#### THE INPUT

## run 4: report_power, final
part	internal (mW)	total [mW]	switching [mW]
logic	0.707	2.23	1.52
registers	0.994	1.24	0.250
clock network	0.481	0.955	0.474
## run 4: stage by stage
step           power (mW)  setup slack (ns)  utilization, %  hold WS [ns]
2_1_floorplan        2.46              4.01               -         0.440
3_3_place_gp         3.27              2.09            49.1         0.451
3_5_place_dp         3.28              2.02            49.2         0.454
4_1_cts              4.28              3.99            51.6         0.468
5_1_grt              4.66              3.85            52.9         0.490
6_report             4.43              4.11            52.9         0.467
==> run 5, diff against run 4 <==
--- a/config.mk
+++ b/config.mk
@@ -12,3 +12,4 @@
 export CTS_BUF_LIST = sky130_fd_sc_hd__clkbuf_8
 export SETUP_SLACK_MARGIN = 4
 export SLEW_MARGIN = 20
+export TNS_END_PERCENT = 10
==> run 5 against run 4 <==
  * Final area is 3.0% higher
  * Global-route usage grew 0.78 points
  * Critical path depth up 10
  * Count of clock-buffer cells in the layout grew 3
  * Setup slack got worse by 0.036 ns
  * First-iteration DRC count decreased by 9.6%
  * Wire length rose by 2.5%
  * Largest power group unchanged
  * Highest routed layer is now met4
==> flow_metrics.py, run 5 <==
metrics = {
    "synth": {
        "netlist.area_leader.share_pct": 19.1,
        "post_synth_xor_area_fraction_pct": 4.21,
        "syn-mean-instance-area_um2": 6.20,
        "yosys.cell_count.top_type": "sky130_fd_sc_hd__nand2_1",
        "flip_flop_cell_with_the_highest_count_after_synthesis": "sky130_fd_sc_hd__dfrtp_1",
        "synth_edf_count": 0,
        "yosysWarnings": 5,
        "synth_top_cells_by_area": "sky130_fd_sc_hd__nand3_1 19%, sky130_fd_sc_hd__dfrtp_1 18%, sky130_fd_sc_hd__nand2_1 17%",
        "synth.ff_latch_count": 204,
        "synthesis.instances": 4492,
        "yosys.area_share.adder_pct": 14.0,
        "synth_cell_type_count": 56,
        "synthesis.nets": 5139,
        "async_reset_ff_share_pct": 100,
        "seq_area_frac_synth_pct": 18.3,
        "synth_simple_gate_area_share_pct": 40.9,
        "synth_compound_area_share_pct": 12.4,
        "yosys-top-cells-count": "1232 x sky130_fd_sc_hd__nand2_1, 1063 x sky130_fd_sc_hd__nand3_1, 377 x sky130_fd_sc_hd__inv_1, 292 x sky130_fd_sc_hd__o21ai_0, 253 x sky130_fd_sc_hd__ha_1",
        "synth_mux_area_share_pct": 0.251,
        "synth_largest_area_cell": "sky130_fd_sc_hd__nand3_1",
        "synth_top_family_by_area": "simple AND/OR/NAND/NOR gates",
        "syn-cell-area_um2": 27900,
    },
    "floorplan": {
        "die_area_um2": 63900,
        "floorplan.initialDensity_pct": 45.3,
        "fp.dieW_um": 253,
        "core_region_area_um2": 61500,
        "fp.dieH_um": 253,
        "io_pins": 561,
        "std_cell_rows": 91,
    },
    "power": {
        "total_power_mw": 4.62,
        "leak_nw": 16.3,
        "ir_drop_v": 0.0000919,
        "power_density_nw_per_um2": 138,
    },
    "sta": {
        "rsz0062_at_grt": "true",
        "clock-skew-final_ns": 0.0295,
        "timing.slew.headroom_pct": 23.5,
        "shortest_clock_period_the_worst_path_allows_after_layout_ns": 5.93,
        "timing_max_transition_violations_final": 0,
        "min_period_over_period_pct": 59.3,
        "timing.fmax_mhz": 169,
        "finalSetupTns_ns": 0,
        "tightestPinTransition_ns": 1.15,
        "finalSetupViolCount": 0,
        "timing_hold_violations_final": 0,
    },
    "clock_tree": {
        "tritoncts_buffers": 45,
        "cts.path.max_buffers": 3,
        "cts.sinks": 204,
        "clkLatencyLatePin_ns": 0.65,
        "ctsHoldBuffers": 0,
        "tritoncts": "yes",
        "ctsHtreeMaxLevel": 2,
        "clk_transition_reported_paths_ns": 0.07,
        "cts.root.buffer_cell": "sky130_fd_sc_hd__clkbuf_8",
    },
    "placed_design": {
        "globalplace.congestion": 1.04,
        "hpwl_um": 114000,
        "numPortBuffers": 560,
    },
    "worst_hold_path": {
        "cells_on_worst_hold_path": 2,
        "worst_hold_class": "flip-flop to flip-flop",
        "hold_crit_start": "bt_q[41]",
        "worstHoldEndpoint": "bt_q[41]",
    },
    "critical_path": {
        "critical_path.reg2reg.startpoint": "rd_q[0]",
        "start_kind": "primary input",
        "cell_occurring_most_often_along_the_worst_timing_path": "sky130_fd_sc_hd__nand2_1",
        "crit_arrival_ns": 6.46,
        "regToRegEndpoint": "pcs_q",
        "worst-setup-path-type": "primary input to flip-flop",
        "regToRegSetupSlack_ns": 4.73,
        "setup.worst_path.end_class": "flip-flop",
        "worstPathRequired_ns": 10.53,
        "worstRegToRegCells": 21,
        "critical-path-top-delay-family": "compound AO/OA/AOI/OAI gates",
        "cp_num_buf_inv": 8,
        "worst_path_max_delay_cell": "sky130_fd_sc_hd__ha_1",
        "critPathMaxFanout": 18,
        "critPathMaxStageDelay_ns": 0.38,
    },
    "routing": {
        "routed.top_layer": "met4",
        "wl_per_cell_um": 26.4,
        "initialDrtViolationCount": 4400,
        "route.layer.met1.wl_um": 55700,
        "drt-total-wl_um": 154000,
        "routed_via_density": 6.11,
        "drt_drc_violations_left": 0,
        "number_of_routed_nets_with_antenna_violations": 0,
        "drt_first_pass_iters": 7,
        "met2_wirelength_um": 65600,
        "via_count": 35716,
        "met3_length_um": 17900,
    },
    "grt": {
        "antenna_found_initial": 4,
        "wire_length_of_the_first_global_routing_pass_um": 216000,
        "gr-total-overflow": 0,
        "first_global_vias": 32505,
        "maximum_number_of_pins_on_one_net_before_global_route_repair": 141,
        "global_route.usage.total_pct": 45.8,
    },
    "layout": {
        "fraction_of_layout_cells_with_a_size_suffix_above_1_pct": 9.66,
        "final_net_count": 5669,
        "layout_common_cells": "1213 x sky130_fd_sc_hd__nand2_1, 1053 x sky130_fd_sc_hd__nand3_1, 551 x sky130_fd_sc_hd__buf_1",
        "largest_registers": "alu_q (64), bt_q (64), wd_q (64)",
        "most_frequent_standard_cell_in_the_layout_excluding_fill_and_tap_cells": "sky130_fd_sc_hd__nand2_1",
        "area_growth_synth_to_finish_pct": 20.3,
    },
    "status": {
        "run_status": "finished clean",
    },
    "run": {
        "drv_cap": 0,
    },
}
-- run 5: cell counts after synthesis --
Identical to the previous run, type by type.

########
#### THE INPUT

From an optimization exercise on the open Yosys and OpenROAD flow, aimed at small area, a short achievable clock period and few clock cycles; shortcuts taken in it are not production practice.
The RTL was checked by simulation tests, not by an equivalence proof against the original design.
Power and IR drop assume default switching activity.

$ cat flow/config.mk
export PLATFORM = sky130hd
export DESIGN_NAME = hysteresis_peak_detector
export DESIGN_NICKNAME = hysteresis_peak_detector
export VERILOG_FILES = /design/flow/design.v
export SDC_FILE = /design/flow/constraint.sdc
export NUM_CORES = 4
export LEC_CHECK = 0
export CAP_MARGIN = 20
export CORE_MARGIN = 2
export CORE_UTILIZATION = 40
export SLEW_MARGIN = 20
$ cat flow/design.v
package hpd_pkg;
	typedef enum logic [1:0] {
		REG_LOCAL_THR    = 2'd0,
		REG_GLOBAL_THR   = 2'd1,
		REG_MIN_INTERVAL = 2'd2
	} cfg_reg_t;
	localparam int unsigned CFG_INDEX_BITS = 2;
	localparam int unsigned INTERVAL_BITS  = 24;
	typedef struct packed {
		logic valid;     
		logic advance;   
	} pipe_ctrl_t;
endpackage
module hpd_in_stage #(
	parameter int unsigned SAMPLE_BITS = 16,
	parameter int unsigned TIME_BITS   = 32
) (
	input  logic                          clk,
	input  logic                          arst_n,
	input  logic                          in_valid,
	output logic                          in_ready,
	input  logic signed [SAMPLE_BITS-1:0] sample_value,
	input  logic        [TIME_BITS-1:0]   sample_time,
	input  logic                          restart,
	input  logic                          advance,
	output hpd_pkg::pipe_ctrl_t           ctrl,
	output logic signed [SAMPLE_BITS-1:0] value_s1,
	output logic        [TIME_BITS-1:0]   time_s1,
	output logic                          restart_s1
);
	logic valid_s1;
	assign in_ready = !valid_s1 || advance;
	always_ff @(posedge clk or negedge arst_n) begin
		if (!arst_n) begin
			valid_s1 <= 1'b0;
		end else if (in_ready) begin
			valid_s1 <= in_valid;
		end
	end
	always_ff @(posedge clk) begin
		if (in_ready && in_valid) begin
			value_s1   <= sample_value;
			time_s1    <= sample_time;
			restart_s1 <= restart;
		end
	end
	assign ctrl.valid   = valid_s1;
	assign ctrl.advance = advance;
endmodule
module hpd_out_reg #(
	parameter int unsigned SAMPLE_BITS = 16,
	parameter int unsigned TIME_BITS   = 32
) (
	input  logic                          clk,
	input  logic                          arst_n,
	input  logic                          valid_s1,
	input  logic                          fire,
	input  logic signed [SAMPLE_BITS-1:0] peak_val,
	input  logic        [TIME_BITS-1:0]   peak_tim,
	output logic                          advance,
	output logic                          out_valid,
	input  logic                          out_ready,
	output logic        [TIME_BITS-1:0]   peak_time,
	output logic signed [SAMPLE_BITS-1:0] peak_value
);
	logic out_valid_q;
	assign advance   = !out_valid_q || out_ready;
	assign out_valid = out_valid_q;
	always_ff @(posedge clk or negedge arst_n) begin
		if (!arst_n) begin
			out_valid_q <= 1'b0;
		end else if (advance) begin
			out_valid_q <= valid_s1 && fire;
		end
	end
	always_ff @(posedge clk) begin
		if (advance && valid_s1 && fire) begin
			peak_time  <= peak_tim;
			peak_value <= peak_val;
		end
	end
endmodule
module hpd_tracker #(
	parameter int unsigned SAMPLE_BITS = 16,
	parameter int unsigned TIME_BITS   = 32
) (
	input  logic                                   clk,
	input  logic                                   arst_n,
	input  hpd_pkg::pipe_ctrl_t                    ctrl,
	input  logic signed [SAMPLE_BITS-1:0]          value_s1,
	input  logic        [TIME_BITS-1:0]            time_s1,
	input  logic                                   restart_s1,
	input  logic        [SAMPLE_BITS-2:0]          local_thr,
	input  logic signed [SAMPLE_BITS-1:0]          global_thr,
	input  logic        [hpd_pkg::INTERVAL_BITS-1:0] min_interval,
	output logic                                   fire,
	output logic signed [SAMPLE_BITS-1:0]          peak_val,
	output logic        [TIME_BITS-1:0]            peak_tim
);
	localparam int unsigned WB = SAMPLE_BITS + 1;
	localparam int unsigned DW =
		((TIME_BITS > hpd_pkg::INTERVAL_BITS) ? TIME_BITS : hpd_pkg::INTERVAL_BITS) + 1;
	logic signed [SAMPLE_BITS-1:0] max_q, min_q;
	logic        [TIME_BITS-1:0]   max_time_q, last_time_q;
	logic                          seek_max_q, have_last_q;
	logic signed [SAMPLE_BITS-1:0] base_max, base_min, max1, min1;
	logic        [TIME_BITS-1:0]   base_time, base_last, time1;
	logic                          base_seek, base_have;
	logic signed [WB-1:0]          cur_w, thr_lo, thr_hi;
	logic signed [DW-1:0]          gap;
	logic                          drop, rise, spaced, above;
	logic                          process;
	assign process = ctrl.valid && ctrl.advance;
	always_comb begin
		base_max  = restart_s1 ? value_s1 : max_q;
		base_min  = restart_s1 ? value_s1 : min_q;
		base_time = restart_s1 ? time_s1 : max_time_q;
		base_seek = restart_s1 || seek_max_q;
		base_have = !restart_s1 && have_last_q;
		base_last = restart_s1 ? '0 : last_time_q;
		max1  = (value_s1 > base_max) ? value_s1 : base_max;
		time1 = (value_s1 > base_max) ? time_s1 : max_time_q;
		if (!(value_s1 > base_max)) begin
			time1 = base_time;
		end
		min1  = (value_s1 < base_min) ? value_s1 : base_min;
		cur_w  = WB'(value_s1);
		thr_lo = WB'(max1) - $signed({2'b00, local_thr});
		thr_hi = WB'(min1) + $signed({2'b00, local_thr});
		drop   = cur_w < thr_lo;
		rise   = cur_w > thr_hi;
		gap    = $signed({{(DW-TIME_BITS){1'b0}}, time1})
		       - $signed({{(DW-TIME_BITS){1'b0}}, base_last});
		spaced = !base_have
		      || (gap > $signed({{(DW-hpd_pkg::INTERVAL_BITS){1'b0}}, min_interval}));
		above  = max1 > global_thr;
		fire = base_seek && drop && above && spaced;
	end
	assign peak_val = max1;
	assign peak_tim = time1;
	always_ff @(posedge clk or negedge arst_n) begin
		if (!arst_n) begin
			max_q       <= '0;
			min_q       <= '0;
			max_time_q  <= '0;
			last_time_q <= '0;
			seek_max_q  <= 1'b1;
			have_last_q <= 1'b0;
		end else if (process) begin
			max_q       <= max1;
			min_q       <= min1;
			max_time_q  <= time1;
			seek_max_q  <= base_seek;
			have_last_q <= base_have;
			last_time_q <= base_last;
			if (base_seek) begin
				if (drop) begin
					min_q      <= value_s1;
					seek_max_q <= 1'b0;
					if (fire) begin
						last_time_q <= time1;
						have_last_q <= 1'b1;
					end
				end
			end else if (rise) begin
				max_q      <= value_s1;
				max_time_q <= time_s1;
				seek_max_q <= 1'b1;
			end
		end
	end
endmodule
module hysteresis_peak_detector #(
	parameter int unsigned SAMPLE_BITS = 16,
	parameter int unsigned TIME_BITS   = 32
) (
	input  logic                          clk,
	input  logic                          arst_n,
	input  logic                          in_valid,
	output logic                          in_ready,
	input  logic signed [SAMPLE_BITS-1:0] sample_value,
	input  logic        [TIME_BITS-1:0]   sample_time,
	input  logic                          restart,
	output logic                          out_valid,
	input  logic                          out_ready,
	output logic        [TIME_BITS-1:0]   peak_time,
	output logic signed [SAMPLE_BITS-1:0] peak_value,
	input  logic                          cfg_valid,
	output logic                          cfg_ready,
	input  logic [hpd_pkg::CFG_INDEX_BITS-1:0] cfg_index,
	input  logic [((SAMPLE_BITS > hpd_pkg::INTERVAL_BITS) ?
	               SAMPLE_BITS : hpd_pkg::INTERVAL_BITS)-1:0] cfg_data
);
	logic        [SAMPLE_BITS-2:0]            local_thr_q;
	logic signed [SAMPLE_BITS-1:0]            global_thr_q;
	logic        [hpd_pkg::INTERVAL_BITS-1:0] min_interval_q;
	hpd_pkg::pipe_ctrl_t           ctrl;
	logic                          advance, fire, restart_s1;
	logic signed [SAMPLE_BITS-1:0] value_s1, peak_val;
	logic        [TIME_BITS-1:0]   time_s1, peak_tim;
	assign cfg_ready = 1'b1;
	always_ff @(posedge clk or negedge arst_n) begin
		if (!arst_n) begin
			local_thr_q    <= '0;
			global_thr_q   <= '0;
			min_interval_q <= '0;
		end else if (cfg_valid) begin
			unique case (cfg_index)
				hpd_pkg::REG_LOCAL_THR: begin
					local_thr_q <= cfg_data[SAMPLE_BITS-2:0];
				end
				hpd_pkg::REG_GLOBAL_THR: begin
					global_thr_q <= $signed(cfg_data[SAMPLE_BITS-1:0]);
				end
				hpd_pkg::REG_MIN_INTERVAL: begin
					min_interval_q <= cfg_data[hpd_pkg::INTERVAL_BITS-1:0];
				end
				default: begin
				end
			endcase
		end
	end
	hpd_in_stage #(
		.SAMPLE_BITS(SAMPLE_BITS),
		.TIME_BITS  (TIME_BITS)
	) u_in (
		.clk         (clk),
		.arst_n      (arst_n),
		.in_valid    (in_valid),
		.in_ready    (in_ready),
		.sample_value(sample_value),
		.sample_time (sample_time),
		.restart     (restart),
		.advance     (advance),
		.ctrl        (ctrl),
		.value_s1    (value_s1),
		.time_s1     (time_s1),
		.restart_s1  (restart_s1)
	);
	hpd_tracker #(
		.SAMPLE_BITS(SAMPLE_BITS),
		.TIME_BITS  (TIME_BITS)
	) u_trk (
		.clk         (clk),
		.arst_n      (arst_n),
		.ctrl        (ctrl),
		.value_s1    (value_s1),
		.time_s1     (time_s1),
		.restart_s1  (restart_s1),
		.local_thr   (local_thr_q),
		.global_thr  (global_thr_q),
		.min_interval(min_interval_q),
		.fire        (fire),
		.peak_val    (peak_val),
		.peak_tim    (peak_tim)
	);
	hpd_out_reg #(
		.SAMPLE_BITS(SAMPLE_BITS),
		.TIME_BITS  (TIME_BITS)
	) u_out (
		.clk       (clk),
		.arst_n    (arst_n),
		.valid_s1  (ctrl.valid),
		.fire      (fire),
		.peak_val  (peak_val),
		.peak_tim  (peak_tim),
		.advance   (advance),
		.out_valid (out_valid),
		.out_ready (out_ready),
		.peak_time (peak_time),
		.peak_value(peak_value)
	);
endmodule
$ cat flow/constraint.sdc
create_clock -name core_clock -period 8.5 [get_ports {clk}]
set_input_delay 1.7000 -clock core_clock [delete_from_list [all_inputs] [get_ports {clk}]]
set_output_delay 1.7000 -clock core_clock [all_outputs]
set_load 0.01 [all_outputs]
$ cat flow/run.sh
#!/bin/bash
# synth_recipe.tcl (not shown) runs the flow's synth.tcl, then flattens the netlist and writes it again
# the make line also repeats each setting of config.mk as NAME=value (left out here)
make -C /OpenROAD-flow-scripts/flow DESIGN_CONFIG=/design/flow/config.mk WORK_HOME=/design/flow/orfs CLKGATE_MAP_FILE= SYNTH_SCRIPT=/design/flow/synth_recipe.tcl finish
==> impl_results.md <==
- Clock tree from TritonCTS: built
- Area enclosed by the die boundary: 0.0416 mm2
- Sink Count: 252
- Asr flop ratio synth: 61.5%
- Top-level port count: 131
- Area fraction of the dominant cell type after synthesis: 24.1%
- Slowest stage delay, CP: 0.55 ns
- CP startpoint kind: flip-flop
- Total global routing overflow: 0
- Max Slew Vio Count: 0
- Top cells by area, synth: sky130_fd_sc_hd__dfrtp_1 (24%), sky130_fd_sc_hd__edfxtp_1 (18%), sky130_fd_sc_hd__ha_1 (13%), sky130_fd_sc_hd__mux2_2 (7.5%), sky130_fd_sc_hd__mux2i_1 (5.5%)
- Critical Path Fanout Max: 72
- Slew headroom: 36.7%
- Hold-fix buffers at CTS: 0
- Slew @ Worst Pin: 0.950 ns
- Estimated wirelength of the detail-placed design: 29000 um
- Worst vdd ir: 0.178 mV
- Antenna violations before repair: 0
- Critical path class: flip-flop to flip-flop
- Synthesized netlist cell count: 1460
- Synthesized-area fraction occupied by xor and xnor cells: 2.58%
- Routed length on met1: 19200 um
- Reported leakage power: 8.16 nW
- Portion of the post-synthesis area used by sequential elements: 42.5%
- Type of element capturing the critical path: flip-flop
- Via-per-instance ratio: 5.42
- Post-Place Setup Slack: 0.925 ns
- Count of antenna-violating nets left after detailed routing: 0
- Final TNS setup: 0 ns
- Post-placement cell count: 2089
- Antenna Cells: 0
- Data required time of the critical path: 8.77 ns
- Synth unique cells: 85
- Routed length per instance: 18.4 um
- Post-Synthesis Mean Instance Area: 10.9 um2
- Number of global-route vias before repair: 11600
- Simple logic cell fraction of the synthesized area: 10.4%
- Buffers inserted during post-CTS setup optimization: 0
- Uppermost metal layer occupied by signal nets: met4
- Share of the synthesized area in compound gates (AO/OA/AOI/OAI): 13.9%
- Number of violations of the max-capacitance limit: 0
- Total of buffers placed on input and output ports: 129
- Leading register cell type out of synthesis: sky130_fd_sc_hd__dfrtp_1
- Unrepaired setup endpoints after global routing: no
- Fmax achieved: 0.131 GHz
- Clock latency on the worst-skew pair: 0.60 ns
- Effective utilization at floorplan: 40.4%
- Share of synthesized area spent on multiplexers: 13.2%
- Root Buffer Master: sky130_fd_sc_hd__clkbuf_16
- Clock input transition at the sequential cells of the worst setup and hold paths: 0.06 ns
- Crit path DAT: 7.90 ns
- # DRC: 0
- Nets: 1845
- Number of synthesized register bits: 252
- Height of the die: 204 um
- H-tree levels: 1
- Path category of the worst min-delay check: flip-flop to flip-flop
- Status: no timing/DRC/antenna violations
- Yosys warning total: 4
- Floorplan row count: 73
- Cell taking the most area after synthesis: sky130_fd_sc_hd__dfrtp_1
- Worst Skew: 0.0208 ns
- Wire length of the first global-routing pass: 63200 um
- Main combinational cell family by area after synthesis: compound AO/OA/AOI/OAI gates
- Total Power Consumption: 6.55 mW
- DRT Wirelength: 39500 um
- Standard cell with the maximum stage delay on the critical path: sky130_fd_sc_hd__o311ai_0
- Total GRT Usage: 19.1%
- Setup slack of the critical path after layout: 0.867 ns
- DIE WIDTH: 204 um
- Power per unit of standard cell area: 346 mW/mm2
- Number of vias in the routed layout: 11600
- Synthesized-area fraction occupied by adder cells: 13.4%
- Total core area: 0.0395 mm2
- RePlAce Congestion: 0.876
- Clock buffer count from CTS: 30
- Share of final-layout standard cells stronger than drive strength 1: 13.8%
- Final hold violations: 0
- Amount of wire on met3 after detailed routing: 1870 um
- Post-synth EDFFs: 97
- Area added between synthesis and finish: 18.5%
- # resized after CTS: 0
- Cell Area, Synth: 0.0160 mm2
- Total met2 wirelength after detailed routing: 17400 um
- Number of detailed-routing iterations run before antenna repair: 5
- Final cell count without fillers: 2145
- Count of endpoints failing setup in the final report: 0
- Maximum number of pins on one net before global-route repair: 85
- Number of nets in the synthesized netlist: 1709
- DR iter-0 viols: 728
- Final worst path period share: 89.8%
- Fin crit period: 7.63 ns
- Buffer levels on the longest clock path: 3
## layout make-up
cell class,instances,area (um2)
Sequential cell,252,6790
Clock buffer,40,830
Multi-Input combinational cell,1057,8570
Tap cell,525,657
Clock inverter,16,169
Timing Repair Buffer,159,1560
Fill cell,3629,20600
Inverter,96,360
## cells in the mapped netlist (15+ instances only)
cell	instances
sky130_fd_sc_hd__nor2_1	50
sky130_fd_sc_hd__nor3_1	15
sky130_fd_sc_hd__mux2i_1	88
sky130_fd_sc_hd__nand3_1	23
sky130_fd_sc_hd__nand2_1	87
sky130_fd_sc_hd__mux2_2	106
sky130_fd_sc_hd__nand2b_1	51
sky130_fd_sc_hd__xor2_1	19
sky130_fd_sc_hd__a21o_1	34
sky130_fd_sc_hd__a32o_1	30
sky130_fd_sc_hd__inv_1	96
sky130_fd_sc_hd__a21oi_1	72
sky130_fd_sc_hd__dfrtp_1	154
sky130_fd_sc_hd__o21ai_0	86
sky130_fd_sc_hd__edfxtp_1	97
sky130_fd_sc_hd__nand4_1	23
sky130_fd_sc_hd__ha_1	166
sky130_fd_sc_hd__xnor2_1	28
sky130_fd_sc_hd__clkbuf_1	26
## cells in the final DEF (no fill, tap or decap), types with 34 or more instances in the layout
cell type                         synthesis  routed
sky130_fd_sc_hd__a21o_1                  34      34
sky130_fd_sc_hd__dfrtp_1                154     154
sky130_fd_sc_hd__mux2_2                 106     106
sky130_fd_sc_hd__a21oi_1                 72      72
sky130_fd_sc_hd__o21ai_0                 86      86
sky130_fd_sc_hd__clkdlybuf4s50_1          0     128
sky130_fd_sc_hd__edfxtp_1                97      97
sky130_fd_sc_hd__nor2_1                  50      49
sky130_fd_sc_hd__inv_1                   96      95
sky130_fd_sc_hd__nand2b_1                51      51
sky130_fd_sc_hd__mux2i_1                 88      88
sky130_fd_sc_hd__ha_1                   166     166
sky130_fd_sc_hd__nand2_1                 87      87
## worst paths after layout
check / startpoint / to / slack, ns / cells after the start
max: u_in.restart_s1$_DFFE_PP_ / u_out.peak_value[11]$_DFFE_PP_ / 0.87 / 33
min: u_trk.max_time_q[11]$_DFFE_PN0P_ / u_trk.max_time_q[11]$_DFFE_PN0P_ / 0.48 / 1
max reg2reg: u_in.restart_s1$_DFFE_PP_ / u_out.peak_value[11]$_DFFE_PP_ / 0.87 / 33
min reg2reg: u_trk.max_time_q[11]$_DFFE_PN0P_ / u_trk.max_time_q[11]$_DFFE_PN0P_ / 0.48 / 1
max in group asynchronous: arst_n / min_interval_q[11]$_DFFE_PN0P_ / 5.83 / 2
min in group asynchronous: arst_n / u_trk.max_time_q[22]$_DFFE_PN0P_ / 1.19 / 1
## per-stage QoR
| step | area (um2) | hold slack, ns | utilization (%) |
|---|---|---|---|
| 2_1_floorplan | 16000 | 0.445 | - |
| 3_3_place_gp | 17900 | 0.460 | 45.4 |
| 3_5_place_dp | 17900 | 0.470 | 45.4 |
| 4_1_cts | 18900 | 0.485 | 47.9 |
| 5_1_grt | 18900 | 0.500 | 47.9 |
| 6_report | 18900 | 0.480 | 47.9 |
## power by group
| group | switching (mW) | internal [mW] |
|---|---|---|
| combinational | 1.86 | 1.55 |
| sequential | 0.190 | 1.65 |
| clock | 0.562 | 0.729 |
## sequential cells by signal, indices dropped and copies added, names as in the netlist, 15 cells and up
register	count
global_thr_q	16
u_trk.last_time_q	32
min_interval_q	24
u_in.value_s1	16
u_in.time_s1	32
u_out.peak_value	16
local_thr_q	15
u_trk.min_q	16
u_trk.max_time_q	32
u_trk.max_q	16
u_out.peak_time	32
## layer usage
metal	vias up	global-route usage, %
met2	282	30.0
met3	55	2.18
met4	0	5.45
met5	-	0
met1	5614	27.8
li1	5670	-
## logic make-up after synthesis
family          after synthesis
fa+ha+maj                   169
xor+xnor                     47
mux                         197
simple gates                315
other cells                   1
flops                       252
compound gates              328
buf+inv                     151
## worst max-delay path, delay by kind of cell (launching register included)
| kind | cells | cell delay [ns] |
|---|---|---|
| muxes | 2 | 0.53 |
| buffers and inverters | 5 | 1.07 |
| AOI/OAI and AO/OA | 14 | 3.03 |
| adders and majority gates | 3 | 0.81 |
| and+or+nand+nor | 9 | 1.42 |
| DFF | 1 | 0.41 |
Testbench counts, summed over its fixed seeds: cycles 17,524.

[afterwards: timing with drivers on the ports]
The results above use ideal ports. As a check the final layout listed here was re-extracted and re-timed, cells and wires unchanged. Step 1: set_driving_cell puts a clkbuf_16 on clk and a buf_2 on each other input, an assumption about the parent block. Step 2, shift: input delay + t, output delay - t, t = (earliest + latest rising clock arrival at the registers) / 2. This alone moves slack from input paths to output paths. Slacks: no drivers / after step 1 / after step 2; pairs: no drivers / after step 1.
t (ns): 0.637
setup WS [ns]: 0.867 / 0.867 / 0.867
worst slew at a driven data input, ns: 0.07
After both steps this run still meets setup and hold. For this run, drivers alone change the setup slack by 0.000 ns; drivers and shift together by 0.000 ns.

########

**TASK:** Display every line of the listing that contains the string "primary".

**ANSWER FOR THIS EXERCISE:**
        "start_kind": "primary input",
        "worst-setup-path-type": "primary input to flip-flop",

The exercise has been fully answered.